We can still block-diagonalize the algebra exactly using Character theory, partially using the regular representation oder numerically using Jordan reduction.

Connection to Razborov's hierarchy for flag algebras


We obtain blocks for each code ${\color{green}C}$ with symmetry $$\mathrm{Aut}({\color{green}C}) \times S_{n-|\mathrm{supp}({\color{green}C})|}. $$

We obtain the Flag Algebra $\mathcal{A}^{\color{green}C}$ of type ${\color{green}C}$ by restricting to the elements invariant under $S_{n-|\mathrm{supp}({\color{green}C})|},$ and letting $n$ run to infinity.

We call the thus obtained hierarchy $\mathrm{Raz}_{\color{green}T}$.

Comparing the hierarchies


In the setting of codes of constant weight $w$ we have \begin{equation} \mathrm{Las}_{{\color{darkorange}d}} \geq \mathrm{Raz}_{2w\color{darkorange}d} \end{equation} and \begin{equation} \mathrm{Raz} _{\color{green}T} \geq \mathrm{Las} _{\binom{{\color{green}T}}{w}}, \end{equation} where lower means better.

Results: Case $A(n,d,w) = A(11,4,3) = 17$

Here the Delsarte-, 3-point, 4-point and $\mathrm{Las}_2$-bounds are all $18\frac{1}{3}$.

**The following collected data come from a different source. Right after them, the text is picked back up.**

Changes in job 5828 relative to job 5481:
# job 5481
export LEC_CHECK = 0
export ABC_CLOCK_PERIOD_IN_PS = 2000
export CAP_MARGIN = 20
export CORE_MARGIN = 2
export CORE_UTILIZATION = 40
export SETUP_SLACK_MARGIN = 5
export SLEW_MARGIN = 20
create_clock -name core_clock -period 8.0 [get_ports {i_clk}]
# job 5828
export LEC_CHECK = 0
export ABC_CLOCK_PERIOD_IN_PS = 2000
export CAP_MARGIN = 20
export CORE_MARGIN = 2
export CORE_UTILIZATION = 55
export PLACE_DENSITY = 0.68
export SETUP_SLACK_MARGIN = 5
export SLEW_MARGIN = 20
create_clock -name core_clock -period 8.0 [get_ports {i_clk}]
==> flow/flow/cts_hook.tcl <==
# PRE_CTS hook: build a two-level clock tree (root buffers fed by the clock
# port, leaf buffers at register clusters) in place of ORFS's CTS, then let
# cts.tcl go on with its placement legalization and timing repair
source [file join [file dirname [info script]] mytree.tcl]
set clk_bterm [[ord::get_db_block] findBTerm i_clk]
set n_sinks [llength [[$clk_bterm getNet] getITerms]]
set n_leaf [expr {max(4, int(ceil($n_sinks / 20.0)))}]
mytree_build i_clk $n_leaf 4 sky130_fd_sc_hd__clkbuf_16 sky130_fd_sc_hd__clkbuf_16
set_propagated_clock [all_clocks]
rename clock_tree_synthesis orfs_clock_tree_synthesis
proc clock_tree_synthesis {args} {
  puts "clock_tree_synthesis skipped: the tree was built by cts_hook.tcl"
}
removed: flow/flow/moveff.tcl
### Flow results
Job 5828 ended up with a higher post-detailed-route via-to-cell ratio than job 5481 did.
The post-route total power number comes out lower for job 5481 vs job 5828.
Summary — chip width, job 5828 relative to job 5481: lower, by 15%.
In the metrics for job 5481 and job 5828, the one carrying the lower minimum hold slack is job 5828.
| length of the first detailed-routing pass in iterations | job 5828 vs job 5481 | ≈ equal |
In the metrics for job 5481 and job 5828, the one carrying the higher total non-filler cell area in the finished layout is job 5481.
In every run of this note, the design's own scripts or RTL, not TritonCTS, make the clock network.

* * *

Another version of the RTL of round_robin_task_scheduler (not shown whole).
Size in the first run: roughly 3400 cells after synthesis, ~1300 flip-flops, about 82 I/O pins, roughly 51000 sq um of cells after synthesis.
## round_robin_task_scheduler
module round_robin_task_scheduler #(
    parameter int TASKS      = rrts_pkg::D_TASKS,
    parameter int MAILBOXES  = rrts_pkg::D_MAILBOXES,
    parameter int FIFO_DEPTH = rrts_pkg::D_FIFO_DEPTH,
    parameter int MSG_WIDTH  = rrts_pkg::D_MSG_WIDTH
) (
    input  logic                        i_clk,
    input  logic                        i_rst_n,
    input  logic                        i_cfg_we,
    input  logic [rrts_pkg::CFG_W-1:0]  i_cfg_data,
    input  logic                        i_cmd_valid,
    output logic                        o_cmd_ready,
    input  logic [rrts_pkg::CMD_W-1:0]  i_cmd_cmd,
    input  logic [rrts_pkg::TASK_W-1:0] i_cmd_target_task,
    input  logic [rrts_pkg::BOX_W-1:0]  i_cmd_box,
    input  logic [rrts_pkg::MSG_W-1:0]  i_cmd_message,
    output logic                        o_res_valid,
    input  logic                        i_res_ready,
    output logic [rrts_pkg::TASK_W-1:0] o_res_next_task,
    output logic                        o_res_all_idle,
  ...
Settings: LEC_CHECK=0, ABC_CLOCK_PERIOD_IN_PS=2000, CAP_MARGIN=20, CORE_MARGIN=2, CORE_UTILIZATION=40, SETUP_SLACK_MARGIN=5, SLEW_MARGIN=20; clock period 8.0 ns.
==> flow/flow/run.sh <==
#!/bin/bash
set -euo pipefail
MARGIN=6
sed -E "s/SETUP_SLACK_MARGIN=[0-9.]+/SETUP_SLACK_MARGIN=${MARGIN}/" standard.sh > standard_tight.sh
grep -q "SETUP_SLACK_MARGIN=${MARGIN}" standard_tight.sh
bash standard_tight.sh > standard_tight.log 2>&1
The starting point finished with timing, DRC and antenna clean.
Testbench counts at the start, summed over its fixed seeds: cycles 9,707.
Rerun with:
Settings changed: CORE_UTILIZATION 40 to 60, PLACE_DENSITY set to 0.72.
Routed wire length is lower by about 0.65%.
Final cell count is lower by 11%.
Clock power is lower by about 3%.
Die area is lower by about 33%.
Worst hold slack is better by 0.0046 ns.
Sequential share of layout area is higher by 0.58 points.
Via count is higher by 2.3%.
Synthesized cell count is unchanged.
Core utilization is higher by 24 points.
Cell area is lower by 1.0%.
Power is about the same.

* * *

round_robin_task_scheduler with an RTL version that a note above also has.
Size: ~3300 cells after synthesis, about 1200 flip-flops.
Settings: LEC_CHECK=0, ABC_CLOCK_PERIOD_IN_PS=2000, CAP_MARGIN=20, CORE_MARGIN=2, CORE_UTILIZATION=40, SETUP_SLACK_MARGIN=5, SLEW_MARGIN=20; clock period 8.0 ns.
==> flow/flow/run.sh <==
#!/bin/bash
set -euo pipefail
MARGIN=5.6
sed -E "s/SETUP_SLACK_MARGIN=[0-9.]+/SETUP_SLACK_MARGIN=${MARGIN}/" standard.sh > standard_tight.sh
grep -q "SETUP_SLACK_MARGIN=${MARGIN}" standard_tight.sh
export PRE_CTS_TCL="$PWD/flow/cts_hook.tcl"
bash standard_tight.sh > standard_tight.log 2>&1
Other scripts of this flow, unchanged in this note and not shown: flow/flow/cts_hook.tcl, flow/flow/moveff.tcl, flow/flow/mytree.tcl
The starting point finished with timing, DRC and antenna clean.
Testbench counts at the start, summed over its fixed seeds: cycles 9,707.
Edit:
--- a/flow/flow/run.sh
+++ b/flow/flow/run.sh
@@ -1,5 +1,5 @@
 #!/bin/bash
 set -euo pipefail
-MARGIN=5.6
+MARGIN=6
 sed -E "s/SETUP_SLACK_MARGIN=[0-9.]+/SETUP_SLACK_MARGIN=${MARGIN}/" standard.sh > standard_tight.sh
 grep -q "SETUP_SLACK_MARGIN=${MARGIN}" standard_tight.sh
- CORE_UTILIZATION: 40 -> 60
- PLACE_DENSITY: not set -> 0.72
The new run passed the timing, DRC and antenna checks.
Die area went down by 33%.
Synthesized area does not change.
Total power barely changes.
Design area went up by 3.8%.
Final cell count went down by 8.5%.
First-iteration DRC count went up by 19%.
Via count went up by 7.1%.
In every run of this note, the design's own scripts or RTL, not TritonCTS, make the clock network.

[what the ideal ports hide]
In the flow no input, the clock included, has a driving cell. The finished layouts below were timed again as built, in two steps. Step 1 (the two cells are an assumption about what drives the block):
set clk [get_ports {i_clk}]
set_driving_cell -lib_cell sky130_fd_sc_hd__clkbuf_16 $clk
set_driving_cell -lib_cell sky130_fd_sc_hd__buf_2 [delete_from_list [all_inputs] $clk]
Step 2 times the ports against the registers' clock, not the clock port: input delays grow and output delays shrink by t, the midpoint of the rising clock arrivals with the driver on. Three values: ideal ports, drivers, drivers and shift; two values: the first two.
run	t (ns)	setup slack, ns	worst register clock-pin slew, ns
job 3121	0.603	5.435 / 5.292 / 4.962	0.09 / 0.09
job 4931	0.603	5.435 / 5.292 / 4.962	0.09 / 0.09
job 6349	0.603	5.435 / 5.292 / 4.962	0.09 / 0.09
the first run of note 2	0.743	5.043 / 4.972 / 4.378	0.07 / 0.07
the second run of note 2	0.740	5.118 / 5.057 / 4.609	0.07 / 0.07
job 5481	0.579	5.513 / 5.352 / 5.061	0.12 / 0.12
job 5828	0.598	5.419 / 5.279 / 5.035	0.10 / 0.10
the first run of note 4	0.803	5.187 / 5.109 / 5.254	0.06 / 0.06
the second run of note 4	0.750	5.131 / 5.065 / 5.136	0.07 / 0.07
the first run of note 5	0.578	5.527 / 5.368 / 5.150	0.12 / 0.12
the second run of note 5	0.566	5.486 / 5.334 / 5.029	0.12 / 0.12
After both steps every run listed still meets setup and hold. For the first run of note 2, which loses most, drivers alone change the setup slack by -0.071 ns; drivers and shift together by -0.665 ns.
Background: an optimization exercise with open tools, aiming at small area, a short achievable clock period and few clock cycles per item. Do not read the settings as production practice. Only simulation tests tie the RTL to the original design; equivalence was not proved. Power is estimated from default activity; no workload was simulated.

## adc_window_frequency_monitor
module adc_window_frequency_monitor
#(
    parameter int WINDOW = WINDOW_DEF
) (
    input  logic                     i_clk,
    input  logic                     i_rst_n,
    input  logic                     i_sample_valid,
    output logic                     o_sample_ready,
    input  logic [SAMPLE_BITS-1:0]   i_sample,
    output logic                     o_result_valid,
    input  logic                     i_result_ready,
    output logic                     o_result_taken,
    output logic                     o_result_overload_seen,
    output logic [TICK_BITS-1:0]     o_result_overload_tick,
    output logic [SAMPLE_BITS-1:0]   o_result_window_max,
    output logic [SAMPLE_BITS-1:0]   o_result_window_min,
    output logic [HALF_BITS-1:0]     o_result_half_period,
    output logic [TICK_BITS-1:0]     o_result_tick_count,
    input  logic                     i_cfg_valid,
    output logic                     o_cfg_ready,
    input  logic [CFG_IDX_BITS-1:0]  i_cfg_index,
    input  logic [CFG_DATA_BITS-1:0] i_cfg_data
);
    logic [DEC_BITS-1:0]    r_dec;
    logic [SAMPLE_BITS-1:0] r_mid;
    logic [SAMPLE_BITS-1:0] r_margin;
    assign o_cfg_ready = 1'b1;
    logic [DEC_BITS-1:0]    dec_nx;
    logic [SAMPLE_BITS-1:0] mid_nx, margin_nx;
    logic [SAMPLE_BITS:0]   r_limit;
    always_comb begin
        dec_nx    = r_dec;
        mid_nx    = r_mid;
        margin_nx = r_margin;
        if (i_cfg_valid) begin
            unique case (i_cfg_index)
                CFG_DECIMATION: dec_nx    = i_cfg_data[DEC_BITS-1:0];
  ...
export LEC_CHECK = 0
export CAP_MARGIN = 20
export CORE_MARGIN = 2
export CORE_UTILIZATION = 70
export CTS_CLUSTER_DIAMETER = 70
export CTS_CLUSTER_SIZE = 25
export PLACE_DENSITY = 0.78
export SETUP_SLACK_MARGIN = 5
export SLEW_MARGIN = 20
create_clock -name core_clock -period 8.0 [get_ports {i_clk}]
run.sh (not shown) runs the stock make flow with config.mk's settings and CLKGATE_MAP_FILE= SYNTH_SCRIPT=/design/flow/synth_recipe.tcl, a recipe that flattens the netlist after the stock synthesis.
The baseline went through all stages and came out clean.
Testbench counts at the start, summed over its fixed seeds: cycles 4,656, items 4,608.
Next try:
- CORE_UTILIZATION: 70 -> 65
- PLACE_DENSITY: 0.78 -> 0.75
=> Core utilization decreases by 5.2 points; design area increases by 0.85%; wire length decreases by 1.5%.

## before
Another version of the RTL of adc_window_frequency_monitor (not shown whole).
Size in the first run: roughly 2100 flip-flops, roughly 140 I/O pins, ~0.080 sq mm of cells after synthesis.
## adc_window_frequency_monitor
module adc_window_frequency_monitor
#(
    parameter int WINDOW = WINDOW_DEF
) (
    input  logic                     i_clk,
    input  logic                     i_rst_n,
    input  logic                     i_sample_valid,
    output logic                     o_sample_ready,
    input  logic [SAMPLE_BITS-1:0]   i_sample,
    output logic                     o_result_valid,
    input  logic                     i_result_ready,
    output logic                     o_result_taken,
    output logic                     o_result_overload_seen,
    output logic [TICK_BITS-1:0]     o_result_overload_tick,
    output logic [SAMPLE_BITS-1:0]   o_result_window_max,
    output logic [SAMPLE_BITS-1:0]   o_result_window_min,
    output logic [HALF_BITS-1:0]     o_result_half_period,
    output logic [TICK_BITS-1:0]     o_result_tick_count,
    input  logic                     i_cfg_valid,
    output logic                     o_cfg_ready,
    input  logic [CFG_IDX_BITS-1:0]  i_cfg_index,
    input  logic [CFG_DATA_BITS-1:0] i_cfg_data
);
    logic [DEC_BITS-1:0]    r_dec;
    logic [SAMPLE_BITS-1:0] r_mid;
    logic [SAMPLE_BITS-1:0] r_margin;
    assign o_cfg_ready = 1'b1;
    logic [DEC_BITS-1:0]    dec_nx;
    logic [SAMPLE_BITS-1:0] mid_nx, margin_nx;
    logic [SAMPLE_BITS:0]   r_limit;
    always_comb begin
        dec_nx    = r_dec;
        mid_nx    = r_mid;
        margin_nx = r_margin;
        if (i_cfg_valid) begin
            unique case (i_cfg_index)
                CFG_DECIMATION: dec_nx    = i_cfg_data[DEC_BITS-1:0];
                CFG_MIDPOINT:   mid_nx    = i_cfg_data[SAMPLE_BITS-1:0];
                CFG_MARGIN:     margin_nx = i_cfg_data[SAMPLE_BITS-1:0];
                default: ;
            endcase
        end
    end
    always_ff @(posedge i_clk) begin
        if (!i_rst_n) begin
            r_dec    <= DECIMATION_RST;
            r_mid    <= MIDPOINT_RST;
  ...
Settings: LEC_CHECK=0, CAP_MARGIN=20, CORE_MARGIN=2, CORE_UTILIZATION=65, CTS_BUF_LIST=sky130_fd_sc_hd__clkbuf_8 sky130_fd_sc_hd__clkbuf_16, CTS_CLUSTER_DIAMETER=60, CTS_CLUSTER_SIZE=20, PLACE_DENSITY=0.75, SETUP_SLACK_MARGIN=5, SLEW_MARGIN=20; clock period 8.0 ns.
Looking at the reports, before completed the entire flow and the layout it produced met the timing, DRC and antenna checks.
Testbench counts of before, summed over its fixed seeds: cycles 4,656, items 4,608.
Input changes introduced in after (baseline for comparison: before):
diff --git a/flow/config.mk b/flow/config.mk
--- a/flow/config.mk
+++ b/flow/config.mk
@@ -10,5 +10,4 @@
 export CORE_UTILIZATION = 65
-export CTS_BUF_LIST = sky130_fd_sc_hd__clkbuf_8 sky130_fd_sc_hd__clkbuf_16
-export CTS_CLUSTER_DIAMETER = 60
-export CTS_CLUSTER_SIZE = 20
+export CTS_CLUSTER_DIAMETER = 70
+export CTS_CLUSTER_SIZE = 25
 export PLACE_DENSITY = 0.75
Results
Comparing after and before, largest driver fanout on the critical path is lower on after. Delta (after minus before): clock group share of total power went down 3.0 points; design area went down 830 sq um. Cmp after and before / relative contribution of combinational cells to total power / higher: after. On register-to-register slack, after and before are basically level. From before to after the numbers moved as follows: logic depth of the worst register-to-register path decreased by 1 relative to the old numbers; routed metal-1 wirelength fell about 1.8%; post-layout minimum cycle time went down by 37 ps.

## job 103
Another version of the RTL of adc_window_frequency_monitor (not shown whole).
Size in the first run: about 4600 cells after synthesis, ~2200 flip-flops, about 140 I/O pins, roughly 78000 um2 of cells after synthesis.
## adc_window_frequency_monitor
module adc_window_frequency_monitor
#(
    parameter int WINDOW = WINDOW_DEF
) (
    input  logic                     i_clk,
    input  logic                     i_rst_n,
    input  logic                     i_sample_valid,
    output logic                     o_sample_ready,
    input  logic [SAMPLE_BITS-1:0]   i_sample,
    output logic                     o_result_valid,
    input  logic                     i_result_ready,
    output logic                     o_result_taken,
    output logic                     o_result_overload_seen,
    output logic [TICK_BITS-1:0]     o_result_overload_tick,
    output logic [SAMPLE_BITS-1:0]   o_result_window_max,
    output logic [SAMPLE_BITS-1:0]   o_result_window_min,
    output logic [HALF_BITS-1:0]     o_result_half_period,
    output logic [TICK_BITS-1:0]     o_result_tick_count,
    input  logic                     i_cfg_valid,
    output logic                     o_cfg_ready,
    input  logic [CFG_IDX_BITS-1:0]  i_cfg_index,
    input  logic [CFG_DATA_BITS-1:0] i_cfg_data
);
Settings: LEC_CHECK=0, CAP_MARGIN=10, CORE_MARGIN=2, CORE_UTILIZATION=65, CTS_CLUSTER_DIAMETER=70, CTS_CLUSTER_SIZE=25, PLACE_DENSITY=0.75, SETUP_SLACK_MARGIN=5, SLEW_MARGIN=10; clock period 8.0 ns.
Testbench counts of job 103, summed over its fixed seeds: cycles 4,664, items 4,608.
--- input diff job 103..job 101 ---
- swapping 10 for 20 in CAP_MARGIN
- swapping 10 for 20 in SLEW_MARGIN
### Flow results
Lower critical path depth goes to job 101 over job 103. As far as number of fill cells is concerned, job 101 and job 103 perform about the same. Summary of job 101 over job 103: total global-route track usage barely changed; final period demand of the worst path dropped 56 ps; share of cell area taken by flip-flops and latches barely changed; post-synthesis cell count barely changed.

-- afterwards: timing with drivers on the ports --
The flow's constraints put no driver on any port. The routed layouts listed below were extracted and timed again, unchanged, in two steps. Step 1, drivers: a clkbuf_16 drives i_clk and a buf_2 each remaining input, both assumed. Step 2 also shifts input and output timing later by t, the mid clock arrival at the registers, as if the neighbouring blocks saw the same clock. Slacks: no drivers / after step 1 / after step 2; pairs: no drivers / after step 1.
run	t (ns)	setup WS [ns]	hold slack, ns	worst setup path after step 2
the first run of note 1	0.809	4.538 / 4.538 / 4.262	0.411 / 0.411 / 0.411	input to register
the second run of note 1	0.819	4.973 / 4.933 / 4.218	0.403 / 0.403 / 0.403	input to register
before	0.861	5.002 / 4.951 / 4.193	0.406 / 0.406 / 0.406	input to register
after	0.819	5.039 / 4.964 / 4.291	0.408 / 0.408 / 0.408	input to register
job 103	0.805	4.988 / 4.978 / 4.229	0.311 / 0.311 / 0.311	input to register
job 101	0.810	5.044 / 4.960 / 4.325	0.324 / 0.324 / 0.324	input to register
After both steps every run listed still meets setup and hold. The setup slack of before, which loses most, moves by -0.051 ns with the drivers and by -0.809 ns with both steps.
What follows belongs to an exercise in optimizing a design on an open flow for small area and a short achievable clock period; a production flow would make more cautious choices.
Function was checked by simulation only, so behaviour that the tests miss may differ from the original.

Setup of wip/nickel:
==> flow/design.v (excerpt) <==
module mul_div_unit #(
    parameter int WIDTH   = 32,
    parameter int MUL_LAT = 5,
    parameter int DIV_LAT = 10
) (
    input  logic             clk,
    input  logic             reset,
    input  logic             start,
    input  logic [2:0]       op,
    input  logic [WIDTH-1:0] a,
    input  logic [WIDTH-1:0] b,
    input  logic             flush,
    output logic             busy,
    output logic             done,
    output logic [WIDTH-1:0] hi,
    output logic [WIDTH-1:0] lo
);
Size: roughly 180 flip-flops, roughly 140 I/O pins, ~0.018 mm² of cells after synthesis.
clock: 90.0 ns
lec_check: 0
abc_area: 1
cap_margin: 20
core_margin: 2
core_utilization: 65
gpl_timing_driven: 0
slew_margin: 20
standard.sh (not shown) runs the stock make flow with config.mk's settings and CLKGATE_MAP_FILE= SYNTH_SCRIPT=/design/flow/synth_recipe.tcl, a recipe that flattens the netlist after the stock synthesis.
==> flow/flow/run.sh <==
#!/bin/bash
set -euo pipefail
bash standard.sh \
  BUFFER_PORTS_ARGS="-buffer_cell sky130_fd_sc_hd__buf_1" \
  CTS_ARGS="-sink_clustering_enable -repair_clock_nets -buf_list sky130_fd_sc_hd__clkbuf_16 -dont_use_dummy_load" \
  SETUP_SLACK_MARGIN=71 \
  finish > standard.log 2>&1
Here is what was changed in the inputs of wip/sierra compared with wip/nickel.
- a deleted GPL_TIMING_DRIVEN that had been 0
--- a/flow/flow/run.sh
+++ b/flow/flow/run.sh
@@ -5,3 +5,3 @@
   CTS_ARGS="-sink_clustering_enable -repair_clock_nets -buf_list sky130_fd_sc_hd__clkbuf_16 -dont_use_dummy_load" \
-  SETUP_SLACK_MARGIN=71 \
+  SETUP_SLACK_MARGIN=70.6 \
   finish > standard.log 2>&1
### Flow results
Of wip/sierra and wip/nickel, the lower minimum period implied by the final worst setup slack belongs to wip/nickel. Against wip/nickel, setup slack in wip/sierra came out worse. Re effective utilization at floorplan: no difference whatsoever between wip/sierra and wip/nickel. Lower met3 routing resource usage after global routing was reported by wip/sierra, not wip/nickel. Comparing wip/sierra and wip/nickel, the higher global-route wire length before repair is on wip/nickel. Proportion of layout cells with a drive suffix above 1: lower on wip/sierra. Number of design-rule violations left by the first detailed-router iteration, wip/sierra and wip/nickel: lower on wip/sierra.
What follows belongs to an exercise in optimizing a design on an open flow for small area, a short achievable clock period and few clock cycles; a production flow would make more cautious choices.
The RTL was checked by simulation tests, not by an equivalence proof against the original design.
Power figures rest on the tool's default switching activity, not on a simulated workload.

## wip/violet
// box_smoothing_3x3_edge_mean
module box_smoothing_3x3_edge_mean
#(
  parameter int MAX_SIDE = 16
) (
  input  logic              clk,
  input  logic              rst,
  input  logic              cfg_write,
  input  logic [SIZE_W-1:0] image_size,
  input  logic              in_valid,
  output logic              in_stall,
  input  logic [PIX_W-1:0]  pixel,
  output logic              out_valid,
  input  logic              out_stall,
  output logic [PIX_W-1:0]  smoothed,
  output logic [POS_W-1:0]  out_row,
  output logic [POS_W-1:0]  out_col,
  output logic              last_of_run,
  output logic              frame_done
);
  logic             adv, adv_next, skid_v, skid_v_n;
  logic [PIX_W-1:0] skid_q;
  logic [3:0]       side_m1, seg;
  logic [PIX_W-1:0] pix_q, up1, up2, up1_next, up2_next;
  logic             wr, ev, ev_fl, flush, mask_b, rows3, c0, c1, cl;
  logic             sv, s_rows3, s_cols3, dv;
  logic [SUM_W-1:0] s;
  logic [PIX_W-1:0] q;
  logic             out_free, inc, xfer;
  logic [3:0]       nrow, ncol;
  assign adv      = !skid_v;
  assign inc      = dv && adv;
  assign out_free = !out_valid || !out_stall;
  ...
==> flow/config.mk <==
export PLATFORM = sky130hd
export DESIGN_NAME = box_smoothing_3x3_edge_mean
export DESIGN_NICKNAME = box_smoothing_3x3_edge_mean
export VERILOG_FILES = /design/flow/design.v
export SDC_FILE = /design/flow/constraint.sdc
export NUM_CORES = 4
export LEC_CHECK = 0
export CAP_MARGIN = 20
export CORE_MARGIN = 2
export CORE_UTILIZATION = 40
export SETUP_SLACK_MARGIN = 3.9
export SLEW_MARGIN = 20
==> flow/constraint.sdc <==
create_clock -name core_clock -period 6.5 [get_ports {clk}]
set_input_delay 1.3000 -clock core_clock [delete_from_list [all_inputs] [get_ports {clk}]]
set_output_delay 1.3000 -clock core_clock [all_outputs]
set_load 0.01 [all_outputs]
run.sh (not shown) runs the stock make flow with config.mk's settings and CLKGATE_MAP_FILE= SYNTH_SCRIPT=/design/flow/synth_recipe.tcl, a recipe that flattens the netlist after the stock synthesis.
Testbench counts of wip/violet, summed over its fixed seeds: cycles 10,935.
From an optimization exercise on the open Yosys and OpenROAD flow, aimed at small area, a short achievable clock period and few clock cycles per item; shortcuts taken in it are not production practice. At most, simulation tests tie the RTL to the original design; equivalence was not proved. Power is estimated from default activity; no workload was simulated.

== run A ==
// lru_key_value_cache
module lru_key_value_cache #(
  parameter int MAX_ENTRIES = MAX_ENTRIES_DEF
) (
  input  wire                     clk,
  input  wire                     rst_n,
  input  wire                     start,
  output logic                    busy,
  input  wire                     in_opcode,
  input  wire  signed [KEY_W-1:0] in_key,
  input  wire  signed [VAL_W-1:0] in_value,
  output logic                    out_strobe,
  output logic                    out_hit,
  output logic signed [VAL_W-1:0] out_read_value,
  input  wire                     cfg_we,
  input  wire         [CAP_W-1:0] cfg_wdata
);
Size: about 3500 cells after synthesis, roughly 1400 flip-flops, ~110 I/O pins, ~52000 sq um of cells after synthesis.
clock: 6.5 ns
lec_check: 0
cap_margin: 20
core_margin: 2
core_utilization: 60
cts_cluster_diameter: 60
cts_cluster_size: 24
place_density: 0.72
setup_slack_margin: 4.05
slew_margin: 20
standard.sh (not shown) runs the stock make flow with config.mk's settings and CLKGATE_MAP_FILE= SYNTH_SCRIPT=/design/flow/synth_recipe.tcl, a recipe that flattens the netlist after the stock synthesis.
==> flow/flow/run.sh <==
#!/bin/bash
# Standard layout, with clock tree synthesis told not to add dummy loads and
# the port buffers started from the smallest buffer.
set -euo pipefail
export CTS_ARGS="-sink_clustering_enable -repair_clock_nets -dont_use_dummy_load -sink_clustering_size 24 -sink_clustering_max_diameter 60"
export BUFFER_PORTS_ARGS="-buffer_cell sky130_fd_sc_hd__buf_1"
bash standard.sh > standard.log 2>&1
Testbench counts of run A, summed over its fixed seeds: cycles 16,048, items 16,000.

We can compute $$\begin{align} \mathrm{Raz}_3 &= 165.0\quad \text{(3 variables)}\\ \mathrm{Raz}_4 &= 18.33\quad \text{(6 variables)}\\ \mathrm{Raz}_5 &= 18.33\quad \text{(11 variables)}\\ \mathrm{Raz}_6 &= 18.33\quad \text{(30 variables)}\\ \mathrm{Raz}_7 &= {\color{darkorange}18.08}\quad \text{(90 variables)}\\ \mathrm{Raz}_8 &= {\color{darkorange}17.51}\quad \text{(497 variables)}\\ \mathrm{Raz}_9 &= {\color{darkorange}17.51}\quad \text{(5044 variables)}\\ \end{align}$$

(Early) numerical results




  • We always reach at least the Delsarte-bound.
  • In some cases we improve over $\mathrm{Las}_2$, but not enough to improve best known bounds.

The SDPs are still quite small (order thousands of total variables in the blocks), the bottleneck is the computation of the coefficients of the hierachy itself.

Summary




  • We propose a new hierarchy of upper bounds for error correcting codes.
  • When working with binary variables, we can potentially do better symmetry reductions than Schur's Lemma implies.
  • Similar hierarchies may lead to improved bounds for other problems.